***** Entries supplied *****
**src/core/str_map.svh**
```systemverilog
// constants for the streaming tape recovery block
// assumes a single include per compile unit, guarded below
`ifndef STR_MAP_SVH
`define STR_MAP_SVH
// ************************************************************
// timing, in mils of tape (0.001 inch)
// ************************************************************
`define STR_GAP_EXT_MILS 300
`define STR_IRG_MILS 13
// ************************************************************
// limits and widths
// ************************************************************
`define STR_RETRY_MAX 5'h10
`define STR_STAT_LAST 3'h5
`define STR_CNT_W 8
`define STR_ADDR_RST 8'h00
`define STR_TMR_W 16
`endif

```
**src/core/str_pkg.sv**
```systemverilog
// state types for the streaming tape recovery block
// assumes str_map.svh holds the numeric constants
package str_pkg;
  typedef enum logic [5:0] {
    W_IDLE = 6'b00_0001,
    W_BUSY = 6'b00_0010,
    W_GAP = 6'b00_0100,
    W_EXT = 6'b00_1000,
    W_OVR = 6'b01_0000,
    W_ERR = 6'b10_0000
  } str_wr_st_t;
  typedef enum logic [4:0] {
    R_IDLE = 5'b0_0001,
    R_RUN = 5'b0_0010,
    R_UR = 5'b0_0100,
    R_SEEK = 5'b0_1000,
    R_END = 5'b1_0000
  } str_rd_st_t;
  typedef enum logic [2:0] {
    S_IDLE = 3'b001,
    S_PUT = 3'b010,
    S_DROP = 3'b100
  } str_st_st_t;
endpackage : str_pkg

```
**src/core/str_fifo_if.sv**
```systemverilog
// fill and drain signals of one buffer fifo
// assumes one filler and one drainer on the same clock
`timescale 1ns/100ps
interface str_fifo_if #(parameter int W = 8);
  logic push_valid;
  logic push_ready;
  logic [W-1:0] push_data;
  logic pop_valid;
  logic pop_ready;
  logic [W-1:0] pop_data;
  modport fifo(input push_valid, push_data, pop_ready,
               output push_ready, pop_valid, pop_data);
  modport user(output push_valid, push_data, pop_ready,
               input push_ready, pop_valid, pop_data);
endinterface : str_fifo_if

```
**src/core/str_fifo.sv**
```systemverilog
// block buffer fifo, flip-flop storage
// assumes DEPTH is a power of two; pointers wrap freely
`timescale 1ns/100ps
module str_fifo #(
  parameter int W = 8,
  parameter int DEPTH = 32
) (
  input wire logic sys_clk_i,
  input wire logic rst_i,
  str_fifo_if.fifo q
);
  localparam int AW = $clog2(DEPTH);
  localparam int CW = AW + 1;
  localparam logic [CW-1:0] FULL = CW'(DEPTH);
  logic [W-1:0] mem_r [DEPTH];
  logic [AW-1:0] wp_r;
  logic [AW-1:0] rp_r;
  logic [CW-1:0] cnt_r;
  logic [CW-1:0] cnt_nxt;
  logic full_r;
  logic empty_r;
  logic push;
  logic pop;
  assign push = q.push_valid && !full_r;
  assign pop = q.pop_ready && !empty_r;
  assign cnt_nxt = cnt_r + CW'(push) - CW'(pop);
  assign q.push_ready = !full_r;
  assign q.pop_valid = !empty_r;
  assign q.pop_data = mem_r[rp_r];
  // ************************************************************
  // storage and pointers
  // ************************************************************
  always_ff @(posedge sys_clk_i) begin
    if (push) begin
      mem_r[wp_r] <= q.push_data;
    end
  end
  always_ff @(posedge sys_clk_i) begin
    if (rst_i) begin
      wp_r <= '0;
      rp_r <= '0;
      cnt_r <= '0;
      full_r <= 1'b0;
      empty_r <= 1'b1;
    end else begin
      wp_r <= wp_r + AW'(push);
      rp_r <= rp_r + AW'(pop);
      cnt_r <= cnt_nxt;
      // flags registered so ready never depends on pop
      full_r <= (cnt_nxt == FULL);
      empty_r <= (cnt_nxt == '0);
    end
  end
endmodule : str_fifo

```
**src/core/str_sat_cnt.sv**
```systemverilog
// saturating statistics counter
// assumes inc is a one-cycle pulse per event
`timescale 1ns/100ps
module str_sat_cnt #(
  parameter int W = 8
) (
  input wire logic sys_clk_i,
  input wire logic rst_i,
  input wire logic inc_i,
  output logic [W-1:0] cnt_o
);
  logic [W-1:0] cnt_r;
  assign cnt_o = cnt_r;
  always_ff @(posedge sys_clk_i) begin
    if (rst_i) begin
      cnt_r <= '0;
    end else if (inc_i && cnt_r != '1) begin
      cnt_r <= cnt_r + 1'b1;
    end
  end
endmodule : str_sat_cnt

```
**src/core/str_top.sv**
```systemverilog
// streaming tape error recovery: gap extension, rewrite on
// read-after-write failure, read underrun and soft retry
// assumes the drive pulses its events one cycle each
//
// Function
// - stretch write gap by 0.3 in when starved
// - count each gap extension exactly once
// - buffer arriving ends extension, write at once
// - extension ran out: write buffer overrun
// - verify each block; rewrite on crc failure
// - next block written before previous verified
// - sixteen rewrites then abort with data error
// - counter of automatically rewritten blocks
// - one spare buffer held during reads
// - no buffer: stop, back up, wait, reseek
// - count every read underrun recovery
// - read error: reread block up to sixteen
// - give up: transfer, flag wrong block, end
// - soft retries counted; write rewrites not
// - block address byte orders read blocks
// - bad address sequence retried like errors
// - six status bytes by ready/request handshake
`timescale 1ns/100ps
`include "str_map.svh"
module str_top #(
  parameter int DW = 8,
  parameter int DEPTH = 32,
  parameter int CYC_PER_MIL = 10
) (
  input wire logic sys_clk_i,
  input wire logic rst_i,
  input wire logic host_wr_valid_i,
  input wire logic [DW-1:0] host_wr_data_i,
  output logic host_wr_ready_o,
  output logic host_rd_valid_o,
  output logic [DW-1:0] host_rd_data_o,
  output logic host_rd_wrong_o,
  input wire logic host_rd_ready_i,
  input wire logic wr_active_i,
  input wire logic rd_active_i,
  output logic tape_wr_go_o,
  output logic [DW-1:0] tape_wr_data_o,
  output logic [7:0] tape_wr_addr_o,
  input wire logic tape_wr_done_i,
  input wire logic tape_raw_i,
  input wire logic tape_raw_bad_i,
  input wire logic tape_blk_i,
  input wire logic [DW-1:0] tape_blk_data_i,
  input wire logic [7:0] tape_blk_addr_i,
  input wire logic tape_blk_crc_err_i,
  output logic tape_reread_o,
  output logic tape_stop_o,
  output logic tape_backup_o,
  output logic tape_start_o,
  input wire logic stat_cmd_i,
  input wire logic stat_req_i,
  output logic stat_dirc_o,
  output logic stat_rdy_o,
  output logic [7:0] stat_data_o,
  output logic wr_ovr_o,
  output logic wr_err_o,
  output logic rd_err_o
);
  localparam int TW = `STR_TMR_W;
  localparam int IRG_CYC = `STR_IRG_MILS * CYC_PER_MIL;
  localparam int EXT_CYC = `STR_GAP_EXT_MILS * CYC_PER_MIL;
  localparam logic [TW-1:0] IRG_LAST = TW'(IRG_CYC - 1);
  localparam logic [TW-1:0] EXT_LAST = TW'(EXT_CYC - 1);
  str_fifo_if #(.W(DW)) wf();
  str_fifo_if #(.W(DW + 1)) rf();
  str_fifo #(.W(DW), .DEPTH(DEPTH)) u_wr_fifo (
    .sys_clk_i(sys_clk_i),
    .rst_i(rst_i),
    .q(wf.fifo)
  );
  str_fifo #(.W(DW + 1), .DEPTH(DEPTH)) u_rd_fifo (
    .sys_clk_i(sys_clk_i),
    .rst_i(rst_i),
    .q(rf.fifo)
  );
  // ************************************************************
  // statistics counters: gap, rewrite, underrun, soft retry
  // ************************************************************
  logic [3:0] cnt_inc;
  logic [`STR_CNT_W-1:0] cnt_val [4];
  for (genvar i = 0; i < 4; i++) begin : g_cnt
    str_sat_cnt #(.W(`STR_CNT_W)) u_cnt (
      .sys_clk_i(sys_clk_i),
      .rst_i(rst_i),
      .inc_i(cnt_inc[i]),
      .cnt_o(cnt_val[i])
    );
  end
  // ************************************************************
  // write channel
  // ************************************************************
  str_pkg::str_wr_st_t wst_r;
  logic [TW-1:0] tmr_r;
  logic [DW-1:0] pend_d_r [2];
  logic [7:0] pend_a_r [2];
  logic [1:0] pend_cnt_r;
  logic [7:0] wr_addr_r;
  logic [4:0] wr_rty_r;
  logic redo_r;
  logic fail_hd_r;
  logic wr_ovr_r;
  logic wr_err_r;
  logic tape_wr_go_r;
  logic [DW-1:0] tape_wr_data_r;
  logic [7:0] tape_wr_addr_r;
  logic gap_end;
  logic ext_end;
  logic avail;
  logic want;
  logic start;
  logic start_new;
  logic raw_ev;
  logic raw_bad;
  logic raw_good;
  logic give_up;
  assign gap_end = (tmr_r == IRG_LAST);
  assign ext_end = (tmr_r == EXT_LAST);
  // at most two blocks in flight between write and read heads
  assign avail = redo_r || (wf.pop_valid && pend_cnt_r != 2'h2);
  assign want = wr_active_i && (wst_r == str_pkg::W_IDLE ||
    wst_r == str_pkg::W_EXT || (wst_r == str_pkg::W_GAP && gap_end));
  // a verify pulse defers the start one cycle to keep queue order
  assign start = want && avail && !tape_raw_i;
  assign start_new = start && !redo_r;
  assign raw_ev = tape_raw_i && wr_active_i && pend_cnt_r != 2'h0;
  assign raw_bad = raw_ev && tape_raw_bad_i;
  assign raw_good = raw_ev && !tape_raw_bad_i;
  assign give_up = raw_bad && wr_rty_r == `STR_RETRY_MAX;
  assign wf.push_valid = host_wr_valid_i;
  assign wf.push_data = host_wr_data_i;
  assign wf.pop_ready = start_new;
  assign host_wr_ready_o = wf.push_ready;
  assign cnt_inc[0] = wr_active_i && !give_up && !avail &&
    wst_r == str_pkg::W_GAP && gap_end;
  assign cnt_inc[1] = raw_bad && !give_up;
  always_ff @(posedge sys_clk_i) begin
    if (rst_i || !wr_active_i) begin
      wst_r <= str_pkg::W_IDLE;
      tmr_r <= '0;
    end else if (give_up) begin
      wst_r <= str_pkg::W_ERR;
    end else begin
      unique case (wst_r)
        str_pkg::W_IDLE: begin
          if (start) begin
            wst_r <= str_pkg::W_BUSY;
          end
        end
        str_pkg::W_BUSY: begin
          tmr_r <= '0;
          if (tape_wr_done_i) begin
            wst_r <= str_pkg::W_GAP;
          end
        end
        str_pkg::W_GAP: begin
          if (!gap_end) begin
            tmr_r <= tmr_r + 1'b1;
          end else if (start) begin
            wst_r <= str_pkg::W_BUSY;
          end else if (!avail) begin
            wst_r <= str_pkg::W_EXT;
            tmr_r <= '0;
          end
        end
        str_pkg::W_EXT: begin
          if (start) begin
            wst_r <= str_pkg::W_BUSY;
          end else if (ext_end) begin
            wst_r <= str_pkg::W_OVR;
          end else begin
            tmr_r <= tmr_r + 1'b1;
          end
        end
        str_pkg::W_OVR, str_pkg::W_ERR: begin
          wst_r <= wst_r;
        end
      endcase
    end
  end
  always_ff @(posedge sys_clk_i) begin
    if (rst_i) begin
      tape_wr_go_r <= 1'b0;
      tape_wr_data_r <= '0;
      tape_wr_addr_r <= `STR_ADDR_RST;
    end else begin
      tape_wr_go_r <= start;
      if (start) begin
        tape_wr_data_r <= redo_r ? pend_d_r[pend_cnt_r[1]] : wf.pop_data;
        tape_wr_addr_r <= redo_r ? pend_a_r[pend_cnt_r[1]] :
          wr_addr_r;
      end
    end
  end
  // unverified blocks, oldest first
  always_ff @(posedge sys_clk_i) begin
    if (rst_i || !wr_active_i) begin
      pend_cnt_r <= 2'h0;
      wr_addr_r <= `STR_ADDR_RST;
    end else if (raw_good) begin
      pend_d_r[0] <= pend_d_r[1];
      pend_a_r[0] <= pend_a_r[1];
      pend_cnt_r <= pend_cnt_r - 1'b1;
    end else if (start_new) begin
      pend_d_r[pend_cnt_r[0]] <= wf.pop_data;
      pend_a_r[pend_cnt_r[0]] <= wr_addr_r;
      pend_cnt_r <= pend_cnt_r + 1'b1;
      wr_addr_r <= wr_addr_r + 1'b1;
    end else if (raw_bad && pend_cnt_r == 2'h2) begin
      pend_d_r[0] <= pend_d_r[1];
      pend_a_r[0] <= pend_a_r[1];
      pend_d_r[1] <= pend_d_r[0];
      pend_a_r[1] <= pend_a_r[0];
    end
  end
  always_ff @(posedge sys_clk_i) begin
    if (rst_i || !wr_active_i) begin
      redo_r <= 1'b0;
      wr_rty_r <= 5'h00;
      fail_hd_r <= 1'b1;
    end else if (raw_bad && !give_up) begin
      redo_r <= 1'b1;
      wr_rty_r <= wr_rty_r + 1'b1;
      fail_hd_r <= (pend_cnt_r == 2'h1);
    end else begin
      // an older block passing keeps the failing count
      if (raw_good) begin
        wr_rty_r <= fail_hd_r ? 5'h00 : wr_rty_r;
        fail_hd_r <= 1'b1;
      end
      if (start) begin
        redo_r <= 1'b0;
      end
    end
  end
  always_ff @(posedge sys_clk_i) begin
    if (rst_i) begin
      wr_ovr_r <= 1'b0;
      wr_err_r <= 1'b0;
    end else begin
      if (wst_r == str_pkg::W_IDLE && wr_active_i) begin
        wr_ovr_r <= 1'b0;
        wr_err_r <= 1'b0;
      end
      if (wst_r == str_pkg::W_EXT && !start && ext_end &&
          wr_active_i && !give_up) begin
        wr_ovr_r <= 1'b1;
      end
      if (give_up && wr_active_i) begin
        wr_err_r <= 1'b1;
      end
    end
  end
  // ************************************************************
  // read channel
  // ************************************************************
  str_pkg::str_rd_st_t rst_r;
  logic [7:0] exp_r;
  logic [4:0] rd_rty_r;
  logic last_good_r;
  logic seq_err_r;
  logic wrong_r;
  logic rd_err_r;
  logic [7:0] fail_addr_r;
  logic [2:0] pulse_r;
  logic rd_take;
  logic b_good;
  logic b_dup;
  logic b_bad;
  logic b_retry;
  logic b_quit;
  logic b_ur;
  assign rd_take = tape_blk_i && rd_active_i &&
    (rst_r == str_pkg::R_RUN ||
     (rst_r == str_pkg::R_SEEK && tape_blk_addr_i == exp_r));
  assign b_good = !tape_blk_crc_err_i && tape_blk_addr_i == exp_r;
  // only the previous address (exp_r - 1) is a rewritten duplicate, skipped silently
  assign b_dup = !tape_blk_crc_err_i &&
    tape_blk_addr_i == exp_r - 1'b1;
  assign b_bad = !b_good && !b_dup;
  assign b_retry = rd_take && b_bad && rd_rty_r < `STR_RETRY_MAX;
  assign b_quit = rd_take && b_bad && rd_rty_r == `STR_RETRY_MAX;
  // last free slot is the reserve; full means it is used up
  assign b_ur = rd_take && b_good && !rf.push_ready;
  assign rf.push_valid = rd_take &&
    ((b_good && rf.push_ready) || b_quit);
  assign rf.push_data = {b_quit && tape_blk_addr_i != exp_r,
    tape_blk_data_i};
  assign rf.pop_ready = host_rd_ready_i;
  assign host_rd_valid_o = rf.pop_valid;
  assign host_rd_data_o = rf.pop_data[DW-1:0];
  assign host_rd_wrong_o = rf.pop_data[DW];
  assign cnt_inc[2] = b_ur;
  assign cnt_inc[3] = b_retry;
  always_ff @(posedge sys_clk_i) begin
    if (rst_i || !rd_active_i) begin
      rst_r <= str_pkg::R_IDLE;
      exp_r <= `STR_ADDR_RST;
      rd_rty_r <= 5'h00;
      last_good_r <= 1'b0;
    end else begin
      unique case (rst_r)
        str_pkg::R_IDLE: begin
          rst_r <= str_pkg::R_RUN;
        end
        str_pkg::R_RUN, str_pkg::R_SEEK: begin
          if (b_ur) begin
            rst_r <= str_pkg::R_UR;
          end else if (rd_take && b_good) begin
            rst_r <= str_pkg::R_RUN;
            exp_r <= exp_r + 1'b1;
            rd_rty_r <= 5'h00;
            last_good_r <= 1'b1;
          end else if (b_retry) begin
            rd_rty_r <= rd_rty_r + 1'b1;
            last_good_r <= 1'b0;
          end else if (b_quit) begin
            rst_r <= str_pkg::R_END;
          end
        end
        str_pkg::R_UR: begin
          if (rf.push_ready) begin
            rst_r <= str_pkg::R_SEEK;
          end
        end
        str_pkg::R_END: begin
          rst_r <= str_pkg::R_END;
        end
      endcase
    end
  end
  // reread, stop+backup, restart pulses
  always_ff @(posedge sys_clk_i) begin
    if (rst_i) begin
      pulse_r <= 3'h0;
    end else begin
      pulse_r[0] <= b_retry;
      pulse_r[1] <= b_ur;
      pulse_r[2] <= rd_active_i && rst_r == str_pkg::R_UR &&
        rf.push_ready;
    end
  end
  assign tape_reread_o = pulse_r[0];
  assign tape_stop_o = pulse_r[1];
  assign tape_backup_o = pulse_r[1];
  assign tape_start_o = pulse_r[2];
  always_ff @(posedge sys_clk_i) begin
    if (rst_i) begin
      seq_err_r <= 1'b0;
      wrong_r <= 1'b0;
      rd_err_r <= 1'b0;
      fail_addr_r <= `STR_ADDR_RST;
    end else begin
      if (rst_r == str_pkg::R_IDLE && rd_active_i) begin
        seq_err_r <= 1'b0;
        wrong_r <= 1'b0;
        rd_err_r <= 1'b0;
      end
      if (rd_take && last_good_r && !tape_blk_crc_err_i &&
          b_bad) begin
        seq_err_r <= 1'b1;
      end
      if (b_quit) begin
        rd_err_r <= 1'b1;
        wrong_r <= tape_blk_addr_i != exp_r;
        fail_addr_r <= exp_r;
      end
    end
  end
  // ************************************************************
  // status readout
  // ************************************************************
  str_pkg::str_st_st_t sst_r;
  logic [2:0] idx_r;
  logic [7:0] byte_nxt;
  logic [2:0] idx_nxt;
  logic stat_dirc_r;
  logic stat_rdy_r;
  logic [7:0] stat_data_r;
  assign idx_nxt = (sst_r == str_pkg::S_IDLE) ? 3'h0 : idx_r + 1'b1;
  always_comb begin
    unique case (idx_nxt)
      3'h0: byte_nxt = cnt_val[0];
      3'h1: byte_nxt = cnt_val[1];
      3'h2: byte_nxt = cnt_val[2];
      3'h3: byte_nxt = cnt_val[3];
      3'h4: byte_nxt = {3'h0, seq_err_r, wrong_r, rd_err_r,
                        wr_err_r, wr_ovr_r};
      default: byte_nxt = fail_addr_r;
    endcase
  end
  always_ff @(posedge sys_clk_i) begin
    if (rst_i) begin
      sst_r <= str_pkg::S_IDLE;
      idx_r <= 3'h0;
      stat_dirc_r <= 1'b0;
      stat_rdy_r <= 1'b0;
      stat_data_r <= 8'h00;
    end else begin
      unique case (sst_r)
        str_pkg::S_IDLE: begin
          if (stat_cmd_i) begin
            sst_r <= str_pkg::S_PUT;
            idx_r <= idx_nxt;
            stat_dirc_r <= 1'b1;
            stat_data_r <= byte_nxt;
            stat_rdy_r <= 1'b1;
          end
        end
        str_pkg::S_PUT: begin
          if (stat_req_i) begin
            sst_r <= str_pkg::S_DROP;
            stat_rdy_r <= 1'b0;
          end
        end
        str_pkg::S_DROP: begin
          if (!stat_req_i && idx_r == `STR_STAT_LAST) begin
            sst_r <= str_pkg::S_IDLE;
            stat_dirc_r <= 1'b0;
          end else if (!stat_req_i) begin
            sst_r <= str_pkg::S_PUT;
            idx_r <= idx_nxt;
            stat_data_r <= byte_nxt;
            stat_rdy_r <= 1'b1;
          end
        end
      endcase
    end
  end
  assign stat_dirc_o = stat_dirc_r;
  assign stat_rdy_o = stat_rdy_r;
  assign stat_data_o = stat_data_r;
  assign tape_wr_go_o = tape_wr_go_r;
  assign tape_wr_data_o = tape_wr_data_r;
  assign tape_wr_addr_o = tape_wr_addr_r;
  assign wr_ovr_o = wr_ovr_r;
  assign wr_err_o = wr_err_r;
  assign rd_err_o = rd_err_r;
endmodule : str_top

```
*****
#### Exercise directions:
Working from the entries above, return all lines that contain "statistics".

#### Answer to this problem:
// saturating statistics counter
  // statistics counters: gap, rewrite, underrun, soft retry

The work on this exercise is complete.